Half-life is one of the oldest pharmacokinetic parameters discussed in the medical community yet continues to be a source of confusion for many medical students and even well-versed clinicians.[6] For this reason, the USMLE examiners continue to evaluate medical students and licensed physicians on this elusive topic. Within the concept of half-life, many assumptions are necessary, including a one-compartment system metabolizing the drug, a perfectly first-ordered system free of any renal or hepatic deficiencies, and an isolated system without any drug-drug interactions or alternative metabolic pathways. This situation is seldom the case in a clinical setting where physicians have patients who present with chronic kidney disease or other ailments, and who may take numerous medications with potential drug interactions. Also, patient age is a significant factor in determining the accurate half-life of a drug, particularly for pediatric and geriatric patients in which drug metabolism and thus half-life can vary significantly from a healthy middle-aged adult. Because of the highly theoretical model of half-life, it is often challenging to implement into practice and use it as a tool for clinical decision making. Thus, medical students and physicians need to factor such realities into half-life calculations for effective and safe pharmacological management. Numerous studies have attempted to establish methodologies that account for such nuances in the management of disease based on individual pharmacokinetic drug profiles.[7][8]


The clinical significance of half-life tends to arise in situations involving drug toxicity. These incidences can result from patients who have overdosed or received an incorrect amount of a particular drug from medical staff, who have clinically significant renal or hepatic failure, or who have any other multitude of factors that increase drug plasma concentrations above a given toxic threshold. In the case of renal failure, drug excretion will be impaired, and consequently, the peak initial concentration and excretion rate of a given drug will increase.[9] Hepatic disease also affects the half-life of a given drug due to impaired metabolism.
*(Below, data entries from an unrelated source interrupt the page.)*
**config.mk**
```make
export PLATFORM = sky130hd
export DESIGN_NAME = add8_err_monitor
export DESIGN_NICKNAME = d
export VERILOG_FILES = /design/src/rtl/add8_eval_pkg.sv /design/src/rtl/add8_exact_err.sv /design/src/rtl/add8_err_monitor.sv
export SDC_FILE = /design/constraint.sdc
export NUM_CORES = 1
export LEC_CHECK = 0
export ABC_AREA = 1
export CORE_MARGIN = 2
export CORE_UTILIZATION = 55
export CTS_CLUSTER_DIAMETER = 40
export DETAILED_ROUTE_END_ITERATION = 7
export PLACE_DENSITY = 0.79
export SYNTH_ARGS = -nofsm -noshare
export SYNTH_HDL_FRONTEND = slang
export SYNTH_SLANG_ARGS = --single-unit
```
**constraint.sdc**
```tcl
create_clock -name clk -period 7.7 [get_ports clk]
set_input_delay 1.54 -clock clk [delete_from_list [all_inputs] [get_ports clk]]
set_output_delay 1.54 -clock clk [all_outputs]
set_load 0.005 [all_outputs]
```
**src/rtl/add8_eval_pkg.sv**
```systemverilog
// add8_eval_pkg: shared widths, FSM states and accumulator sizing for adder evaluation
package add8_eval_pkg;
    localparam int ADD_W = 8;
    localparam int SUM_W = 9;
    typedef enum logic [1:0] {IDLE, RUN, DRAIN, DONE} state_t;
    function automatic int sae_w(input int cnt_w);
        return cnt_w + SUM_W;
    endfunction
    function automatic int sse_w(input int cnt_w);
        return cnt_w + 2 * SUM_W;
    endfunction
endpackage

```
**src/rtl/add8_exact_err.sv**
```systemverilog
// add8_exact_err: exact 9-bit sum, absolute error and squared error of an approximate result
module add8_exact_err
    import add8_eval_pkg::*;
(
    input  logic [ADD_W-1:0]   a,
    input  logic [ADD_W-1:0]   b,
    input  logic [SUM_W-1:0]   o,
    output logic [SUM_W-1:0]   exact,
    output logic [SUM_W-1:0]   err,
    output logic [2*SUM_W-1:0] sq
);
    assign exact = {1'b0, a} + {1'b0, b};
    assign err   = (exact >= o) ? exact - o : o - exact;
    assign sq    = (2*SUM_W)'(err) * (2*SUM_W)'(err);
endmodule

```
**src/rtl/add8_err_monitor.sv**
```systemverilog
// add8_err_monitor: accumulates MAE/MSE/WCE/EP statistics over a programmed run of adder samples
module add8_err_monitor
    import add8_eval_pkg::*;
#(
    parameter int CNT_W = 17
) (
    input  logic                    clk,
    input  logic                    rst,
    input  logic                    start,
    input  logic [CNT_W-1:0]        num_samples,
    input  logic                    in_valid,
    output logic                    in_ready,
    input  logic [ADD_W-1:0]        in_a,
    input  logic [ADD_W-1:0]        in_b,
    input  logic [SUM_W-1:0]        in_o,
    output logic                    busy,
    output logic                    done,
    output logic [CNT_W-1:0]        res_count,
    output logic [sae_w(CNT_W)-1:0] res_sae,
    output logic [sse_w(CNT_W)-1:0] res_sse,
    output logic [SUM_W-1:0]        res_wce,
    output logic [ADD_W-1:0]        res_wce_a,
    output logic [ADD_W-1:0]        res_wce_b,
    output logic [CNT_W-1:0]        res_err_cnt
);
    localparam int SAE_W = sae_w(CNT_W);
    localparam int SSE_W = sse_w(CNT_W);

    state_t             state, next;
    logic [CNT_W-1:0]   num;
    logic               v1, ne1, hs, go, last;
    logic [SUM_W-1:0]   exact, err, err1;
    logic [2*SUM_W-1:0] sq, sq1;
    logic [ADD_W-1:0]   a1, b1;

    add8_exact_err u_err (.a(in_a), .b(in_b), .o(in_o), .exact(exact), .err(err), .sq(sq));

    assign in_ready = state == RUN && res_count < num;
    assign hs       = in_valid && in_ready;
    assign go       = start && (state == IDLE || state == DONE);
    assign last     = res_count + CNT_W'(1) == num;
    assign busy     = state == RUN || state == DRAIN;
    assign done     = state == DONE;

    // S2 is the accumulator itself, so draining only waits on the S1 valid bit
    always_comb begin
        next = state;
        if (go)
            next = (num_samples == '0) ? DONE : RUN;
        else if (state == RUN && hs && last)
            next = DRAIN;
        else if (state == DRAIN && !v1)
            next = DONE;
    end

    always_ff @(posedge clk or posedge rst) begin
        if (rst) begin
            state       <= IDLE;
            num         <= '0;
            v1          <= 1'b0;
            ne1         <= 1'b0;
            err1        <= '0;
            sq1         <= '0;
            a1          <= '0;
            b1          <= '0;
            res_count   <= '0;
            res_sae     <= '0;
            res_sse     <= '0;
            res_wce     <= '0;
            res_wce_a   <= '0;
            res_wce_b   <= '0;
            res_err_cnt <= '0;
        end else begin
            state <= next;
            if (go) begin
                num         <= num_samples;
                v1          <= 1'b0;
                res_count   <= '0;
                res_sae     <= '0;
                res_sse     <= '0;
                res_wce     <= '0;
                res_wce_a   <= '0;
                res_wce_b   <= '0;
                res_err_cnt <= '0;
            end else begin
                v1 <= hs;
                if (hs) begin
                    res_count <= res_count + CNT_W'(1);
                    err1      <= err;
                    sq1       <= sq;
                    ne1       <= exact != in_o;
                    a1        <= in_a;
                    b1        <= in_b;
                end
                if (v1) begin
                    res_sae <= res_sae + SAE_W'(err1);
                    res_sse <= res_sse + SSE_W'(sq1);
                    if (ne1)
                        res_err_cnt <= res_err_cnt + CNT_W'(1);
                    // strict compare keeps the first sample that reached the maximum
                    if (err1 > res_wce) begin
                        res_wce   <= err1;
                        res_wce_a <= a1;
                        res_wce_b <= b1;
                    end
                end
            end
        end
    end
endmodule

```
[Word-level counts from Yosys, hierarchy flattened]
Index checks and enable logic that the tools add are counted.
Cells by class
  add/sub/neg operators: 7
  $mul: 1
  $lt $le $gt $ge: 3
  equality and inequality tests: 5
  mux-type cells: 24
  bitwise operators: 1
  reductions and logical operators: 19
Operators by type and width (count)
  $mux W17: 5
  $mux W35: 2
  $mux W26: 2
  $mux W8: 6
  $mux W9: 4
  $add A35 B18 Y35: 1
  $add A17 B1 Y17 const B: 2
  $add A26 B9 Y26: 1
  $mul A9 B9 Y18: 1
  $sub A9 B9 Y9: 2
  $eq A17 B17 Y1: 1
  $logic_not A17 Y1: 1
  $lt A17 B17 Y1: 1
  $add A8 B8 Y9: 1
  $ge A9 B9 Y1: 1
  $gt A9 B9 Y1: 1
  $ne A9 B9 Y1: 1
  $mux W2: 4
  $reduce_bool A2 Y1: 4
  $logic_and A1 B1 Y1: 6
  $reduce_and A2 Y1: 3
  $eq A2 B2 Y1 const B: 2
  $reduce_bool A3 Y1: 1
  $eq A2 B1 Y1 const B: 1
  5 further kinds: 6
Storage, ports and cells
  flip-flop bits (word level): 184
  output and inout bits: 123
  word-level logic and storage cells: 75

[Longest topological paths before layout]
Gate-level depths: netlist (run 1).
  depth in word-level cells: 7
  depth in mapped cells: 42

[Cells and area by module]
A second synthesis (run 1) with hierarchy kept.
Unflattened totals
  cell total of the unflattened synthesis: 1950
  area total of the unflattened synthesis: 14376.3 sq um
By module, submodules not included
  add8_err_monitor: instances 1, cells each 1460, area each 10899.2 sq um, seq. area each 4604.4 sq um
  add8_exact_err: instances 1, cells each 490, area each 3477.1 sq um, seq. area each 0.0 sq um

[Worst setup path after synthesis (run 1)]
OpenSTA, ideal clock, no wires.
  path kind: input-to-reg
  from: in in_a[0]
  to: reg sq1[14]
  setup time: 127 ps
  data arrival time: 7869 ps
  required time: 7573 ps
  slack: -296 ps
  cell stages on the path: 35
  cells stage by stage: ha_1 > fa_1 > a21oi_1 > o21bai_1 > a21oi_1 > nor2_1 > nor2_1 > xor2_1 > inv_1 > ha_1 > nand2_1 > nand2_1 > inv_2 > nor2_1 > nor2_1 > nand4_2 > o21ai_2 > inv_1 > nor2_1 > inv_1 > fa_1 > inv_1 > fa_1 > inv_1 > fa_1 > fa_1 > inv_1 > ha_1 > a21oi_1 > nand2_1 > a21oi_1 > o21ai_0 > a21oi_1 > xor2_1 > o21ai_0
On the way
  word-level cells in the longest chain between the ends: 4
  elaborated cells on any way between the ends: 6
  classes of those cells: 3 x add/sub; 1 x mul; 1 x order compare; 1 x mux
RTL lines
  from (decl): line add8_err_monitor.sv:13  | input logic [ADD_W-1:0] in_a,
  $add A8 B8 Y9 *: line add8_exact_err.sv:12  | assign exact = {1'b0, a} + {1'b0, b};
  $sub A9 B9 Y9 / $ge A9 B9 Y1 (equally long branches): line add8_exact_err.sv:13  | assign err = (exact >= o) ? exact - o : o - exact;
  $mux W9 *: line add8_exact_err.sv:13
  $mul A9 B9 Y18 *: line add8_exact_err.sv:14  | assign sq = (2*SUM_W)'(err) * (2*SUM_W)'(err);
  to (signal assigned): line add8_err_monitor.sv:90  | sq1 <= sq;
  to (decl): line add8_err_monitor.sv:33  | logic [2*SUM_W-1:0] sq, sq1;
Mark *: on every way between the ends. The rest lies on a longest branch, timed or not.
A chain may end at the register's enable or synchronous reset.

[Worst setup path in the final report (run 1)]
  from: in in_b[0]
  to: reg sq1[14]
On the way
  word-level cells in the longest chain between the ends: 4
  elaborated cells on any way between the ends: 6
  classes of those cells: 3 x add/sub; 1 x mul; 1 x order compare; 1 x mux
RTL lines
  from (decl): line add8_err_monitor.sv:14  | input logic [ADD_W-1:0] in_b,
  $add A8 B8 Y9 *: line add8_exact_err.sv:12
  $sub A9 B9 Y9 / $ge A9 B9 Y1 (equally long branches): line add8_exact_err.sv:13
  $mux W9 *: line add8_exact_err.sv:13
  via err[2]: line add8_err_monitor.sv:32  | logic [SUM_W-1:0] exact, err, err1;
  $mul A9 B9 Y18 *: line add8_exact_err.sv:14
The timed path passes the listed nets; every way through them passes the cells marked *.

==> results.toml, run 1 <==
[run_status]
status = "finished clean"

[critical_path]
cp_max_fo = 5
cpPeakStageDelay_ns = 0.57
critPathArrivalTime_ns = 7.83
cp-start-kind = "input port"
critPathKind = "input port to flip-flop"
critical_path_required_ns = 8.01
end_kind = "flip-flop"
ff2ff_setup_slack_ns = 4.50
crit_slowest_cell = "fa_2"

[routing]
wl_met2_um = 19700
drtPass1Iterations = 6
viasPerCell = 5.497
dr.max_layer_used = "met4"
drcViolationCount = 0
routedLengthMet1_um = 18010
ant_nets = 0
wl_per_cell_um = 16.00
vias = 14290
wirelength_um = 41580
drtIter0Drc = 1384
route.met3.wl_um = 2698

[clock_network]
cts_max_level = 4
cts.clk_slew.worst_paths_ns = 0.09
cts.sinks = 182
cts_root_buf = "clkbuf_16"
clk_latency_ns = 0.45
clock_path_buffers = 2
cts_hold_buffers = 0
cts_tree = "done"
cts_buffers = 17

[logic_synthesis]
synthArstFlopShare_pct = 100.0
synthCells = 1962
yosys_warnings = 0
synth_cell_type_count = 48
syn_area_mm2 = 0.01408
synth_edf_count = 0
ys.flop_type = "dfrtp_1"
synth_nets = 2164
yosys_register_bits = 182
synth.avg_cell_area_um2 = 7.178
ys_seq_area_share_pct = 32.34

[global_routing]
overflow = 0
grt_pass1_wl_um = 67900
track_usage_pct = 31.37
antenna_found_initial = 0
grt_pass1_vias = 14080
grt_max_degree = 74

[layout]
regArea_mm2 = 0.004554
multiInputGateArea_mm2 = 0.008701
layout_common_cells = "nand2_1 (509), inv_1 (284), dfrtp_1 (182), clkdlybuf4s50_1 (160), nand3_1 (155)"
areaGrowthSynthToFinish_pct = 30.04
final_common_cell = "nand2_1"
fillers = 1993
drive_gt1_share_pct = 14.37
final_nets = 2458
antenna_cells = 0
final_area_mm2 = 0.01831

[sta]
timing.final.crit_share_pct = 97.61
rsz0062_at_grt = "true"
slew-limit-headroom_pct = 31.95
setup_violations = 0
tightest_slew_ns = 1.020
skew_ns = 0.01564
fmax_mhz = 133.1
hold_viol_final = 0
drv_slew = 0
post-route-min-period_ns = 7.516

[floorplanning]
core_area_mm2 = 0.02518
rows = 58
die_w_um = 164.0
io_pins = 169
die_area_mm2 = 0.02690
start_util_pct = 55.93
dieHeight_um = 164.0

[placed_design]
dp_hpwl_um = 30860
portBuffers = 168
place.gp.congestion = 0.9459
dpl_cell_area_mm2 = 0.01699

[hold_path]
hp-class = "flip-flop to flip-flop"

[run]
drv_cap = 0
[cell usage after synthesis, drive strengths merged, types with 3 or more instances]
| master | n | area share [%] |
|---|---|---|
| nand2 | 542 | 15 |
| inv | 313 | 8.4 |
| dfrtp | 182 | 32 |
| nand3 | 162 | 5.9 |
| nor2 | 159 | 4.6 |
| o21ai | 133 | 4.8 |
| ha | 118 | 10 |
| a21oi | 98 | 3.5 |
| fa | 38 | 5.4 |
| nand4 | 38 | 1.8 |
| nor3 | 31 | 1.1 |
| xor2 | 25 | 1.6 |
| buf | 21 | 0.77 |
| clkbuf | 19 | 0.52 |
| a21o | 10 | 0.53 |
| nor4 | 10 | 0.44 |
| xnor2 | 10 | 0.62 |
| o21bai | 8 | 0.43 |
| a31oi | 5 | 0.22 |
| o21a | 5 | 0.27 |
| or2 | 5 | 0.22 |
| o22ai | 4 | 0.18 |
| a21boi | 3 | 0.16 |
| a22o | 3 | 0.19 |
| a32o | 3 | 0.21 |
| nand3b | 3 | 0.16 |
| o31ai | 3 | 0.16 |
[worst max-delay path, delay by kind of cell]
family / cells / cell delay (ns)
buf+inv: 9 / 0.68
simple gates: 12 / 1.13
xor+xnor: 2 / 0.38
compound gates: 8 / 1.02
fa+ha+maj: 8 / 3.03
[sequential cells by signal, indices dropped and copies added, names as in the netlist]
name,count
v1,1
res_wce_b,8
state,2
res_wce,9
b1,8
res_wce_a,8
res_count,17
err1,9
ne1,1
num,17
res_sae,26
res_err_cnt,17
res_sse,35
sq1,16
a1,8
[what timing repair did]
action,in CTS,in global routing
resized for setup,37,116
pin swaps,22,88
setup buffers,7,15
endpoints found under the setup margin,10,11
gates cloned,1,0
[final timing paths]
path                              start           end  cells past startpoint
worst max register to register  err1[2]  res_wce_a[3]                     10
max in group asynchronous           rst   res_sae[22]                      3
min in group asynchronous           rst  res_wce_b[0]                      2
worst min register to register    b1[4]  res_wce_b[4]                      2
worst max-delay path            in_b[0]       sq1[14]                     39
worst min-delay path              b1[4]  res_wce_b[4]                      2
[area by class of cell]
class                           instances  share of cell area [%]
Multi-Input combinational cell       1428                   47.51
Clock buffer                           17                   2.323
Tap cell                              330                   2.255
Inverter                              313                   6.525
Sequential cell                       182                   24.87
Timing Repair Buffer                  314                   15.43
Clock inverter                         15                   1.086
[metal layers]
metal,global-route usage [%],up-vias
met3,4.141,81
met4,11.00,0
li1,-,6921
met1,41.66,6747
met5,0,-
met2,52.83,539
[cells by family after synthesis]
| group | Yosys count | synth area share [%] |
|---|---|---|
| DFF | 182 | 32.34 |
| xor gates and xnor gates | 35 | 2.177 |
| adders and majority gates | 156 | 15.88 |
| buffers and inverters | 353 | 9.648 |
| and+or+nand+nor | 955 | 29.01 |
| AOI/OAI and AO/OA | 281 | 10.95 |
[metrics by stage]
stage                     setup slack (ns)  cells  hold slack [ns]  TNS (ns)  utilization (%)
after detailed placement           -0.8982   2544           0.4556    -7.917            67.48
after global routing               -0.1984   2599           0.5065   -0.9805            72.73
after CTS                         0.006430   2584           0.4784         0            70.84
final                               0.1841   2599           0.4768         0            72.73
after global placement             -0.6479   2544           0.4506    -5.857            67.48
after floorplan                   -0.01600   1962           0.4422  -0.01600                -
Power of run 1 is left out: the tool's default activity adds up to more than one toggle a clock period on the data nets, which glitch-free logic cannot reach.
==> inputs of run 2 (changes only) <==
--- a/config.mk
+++ b/config.mk
@@ -9,6 +9,7 @@
 export CORE_MARGIN = 2
 export CORE_UTILIZATION = 55
 export CTS_CLUSTER_DIAMETER = 40
+export CTS_CLUSTER_SIZE = 28
 export DETAILED_ROUTE_END_ITERATION = 7
 export PLACE_DENSITY = 0.79
 export SYNTH_ARGS = -nofsm -noshare
==> results of run 2 <==
The final DEF is identical to that of run 1; final timing and power are the same.
Power of run 2 is left out for the same reason.
==> inputs of run 3 (changes only) <==
--- a/config.mk
+++ b/config.mk
@@ -6,12 +6,10 @@
 export NUM_CORES = 1
 export LEC_CHECK = 0
 export ABC_AREA = 1
-export CORE_MARGIN = 2
-export CORE_UTILIZATION = 55
+export CORE_UTILIZATION = 35
 export CTS_CLUSTER_DIAMETER = 40
 export CTS_CLUSTER_SIZE = 28
 export DETAILED_ROUTE_END_ITERATION = 7
-export PLACE_DENSITY = 0.79
 export SYNTH_ARGS = -nofsm -noshare
 export SYNTH_HDL_FRONTEND = slang
 export SYNTH_SLANG_ARGS = --single-unit
==> run 3 against run 2 <==
Net effect: cell count increased by 7.8%; clock skew decreased by 0.0022 ns; sequential cell count unchanged; maximum frequency increased by 0.59%; register-to-register slack improved by 0.03 ns; hold slack got worse by 0.0076 ns; count of clock-buffer cells in the layout unchanged; sequential share of layout area decreased by 0.35 points.
==> results.toml, run 3 (same netlist as run 1, synthesis figures left out) <==
[run_status]
status = "finished clean"

[global_routing]
grt_max_degree = 131
overflow = 0
antenna_found_initial = 0
grt_pass1_vias = 13280
grt_pass1_wl_um = 68570
track_usage_pct = 20.87

[layout]
largest_reg_flops = 35
areaGrowthSynthToFinish_pct = 31.88
fillers = 3923
final_common_cell = "nand2_1"
instances_no_fill = 2803
antenna_cells = 0
final_nets = 2467
drive_gt1_share_pct = 13.78
layout_common_cells = "nand2_1 (520), inv_1 (290), dfrtp_1 (182), clkdlybuf4s50_1 (158), nand3_1 (156)"
regMostFlops = "res_sse"
final_util_pct = 46.75
top_regs = "res_sse x35, res_sae x26"

[hold_path]
whs_path_depth = 2
hp-class = "flip-flop to flip-flop"
hold_path_end = "res_wce_a[1]"
hp-start = "a1[1]"

[routing]
drcViolationCount = 0
ant_nets = 0
drtIter0Drc = 809
drtPass1Iterations = 7
viasPerCell = 4.884
vias = 13690
wirelength_um = 42850
wl_per_cell_um = 15.29

[critical_path]
crit_slowest_cell = "fa_1"
cpPeakStageDelay_ns = 0.57
critPathArrivalTime_ns = 7.78
worstReg2RegStart = "res_wce[2]"
critical_path_required_ns = 8.01
r2r-end = "res_wce[3]"
reg2regPathDepth = 11
critPathKind = "input port to flip-flop"
end_kind = "flip-flop"
cp-start-kind = "input port"
path_common_cell = "fa_1"
ff2ff_setup_slack_ns = 4.53
cp_max_fo = 6

[run]
drv_cap = 0

[floorplanning]
rows = 73
dieHeight_um = 202.6
die_area_mm2 = 0.04104
die_w_um = 202.6
core_area_mm2 = 0.03973
start_util_pct = 35.45
io_pins = 169

[sta]
setup_violations = 0
slew-limit-headroom_pct = 29.84
drv_slew = 0
timing.final.crit_share_pct = 97.04
skew_ns = 0.01347
post-route-min-period_ns = 7.472
tns_ns = 0
worst_slack_ns = 0.2283
fmax_mhz = 133.8
hold_viol_final = 0
tightest_slew_ns = 1.051
rsz0062_at_grt = "true"

[clock_network]
clk_latency_ns = 0.46
cts_tree = "done"
cts_hold_buffers = 0
cts.clk_slew.worst_paths_ns = 0.08
cts_root_buf = "clkbuf_16"
cts_buffers = 17
cts_max_level = 4
clock_path_buffers = 2
cts.sinks = 182

[placed_design]
portBuffers = 168
dp_hpwl_um = 32310
placed_cells = 2742
preCtsSetupSlack_ns = -0.8765
place.gp.congestion = 0.9066
## run 3: cell types whose count changed in the layout (fill, tap and decap cells not counted), moves of 3 or more
cell      change
inv_6         +3
nor2_4        +3
buf_4        +11
a21oi_4       -3
inv_1         +6
nand2_2      -10
nor2_2        -5
inv_2         -6
nand2_1      +11
clkinv_8      -3
## run 3: through the flow
step	hold slack [ns]	area, um^2
after floorplan	0.4422	14120
after global placement	0.4523	17260
after detailed placement	0.4537	17260
after CTS	0.4726	18090
after global routing	0.5002	18570
final	0.4692	18570
## run 3: worst max-delay path by stage
stage | start | to | slack [ns] | depth (start not counted)
after floorplan | in_a[0] | sq1[14] | -0.02 | 37
after global placement | in_a[0] | sq1[17] | -0.81 | 38
after detailed placement | in_a[0] | sq1[15] | -0.88 | 36
after CTS | in_b[0] | sq1[12] | 0.0009 | 36
after global routing | in_a[0] | sq1[17] | -0.11 | 39
final | in_a[0] | sq1[11] | 0.23 | 37
## run 3: repair_timing
item,CTS,global route
setup endpoints to repair,10,11
setup buffers,9,19
cloned,1,0
pin swaps,27,69
resized for setup,37,97
## run 3: worst max-delay path: cells and delay by family
kind / cells / cell delay [ns]
AO/OA/AOI/OAI: 6 / 0.74
XOR/XNOR: 2 / 0.32
adder cells (fa/ha/maj): 8 / 3.13
buffers and inverters: 11 / 1.04
AND/OR/NAND/NOR: 10 / 1.00
## run 3: layer usage
metal | share of wire [%] | global-route usage (%) | vias up
met2 | 48 | 35.15 | 259
met3 | 3.2 | 2.327 | 31
met1 | 48 | 28.36 | 6473
met5 | 0 | 0 | -
met4 | 1.3 | 5.397 | 0
li1 | - | - | 6926
## run 3: final cells by class
class	count	area [um^2]	area share (%)
multi-input combinational	1428	8661	46.63
sequential	182	4554	24.52
timing repair buffer	323	2880	15.51
inverter	313	1197	6.447
tap	525	656.9	3.537
clock buffer	17	425.4	2.290
clock inverter	15	197.7	1.064
Power of run 3 is left out for the same reason.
Because the liver inactivates active metabolites at a slower rate, the body will take a more extended period to remove the drug from circulation.[10] Half-life is also clinically relevant when physicians must determine the most efficient yet safest dosing schedule to achieve an optimal therapeutic effect, or when a steady-state concentration of a drug is desirable. The regular occurrence of these types of clinical scenarios explains why medical professionals rely so frequently on half-life drug calculations in practice, and why it continues to receive emphasis throughout medical education.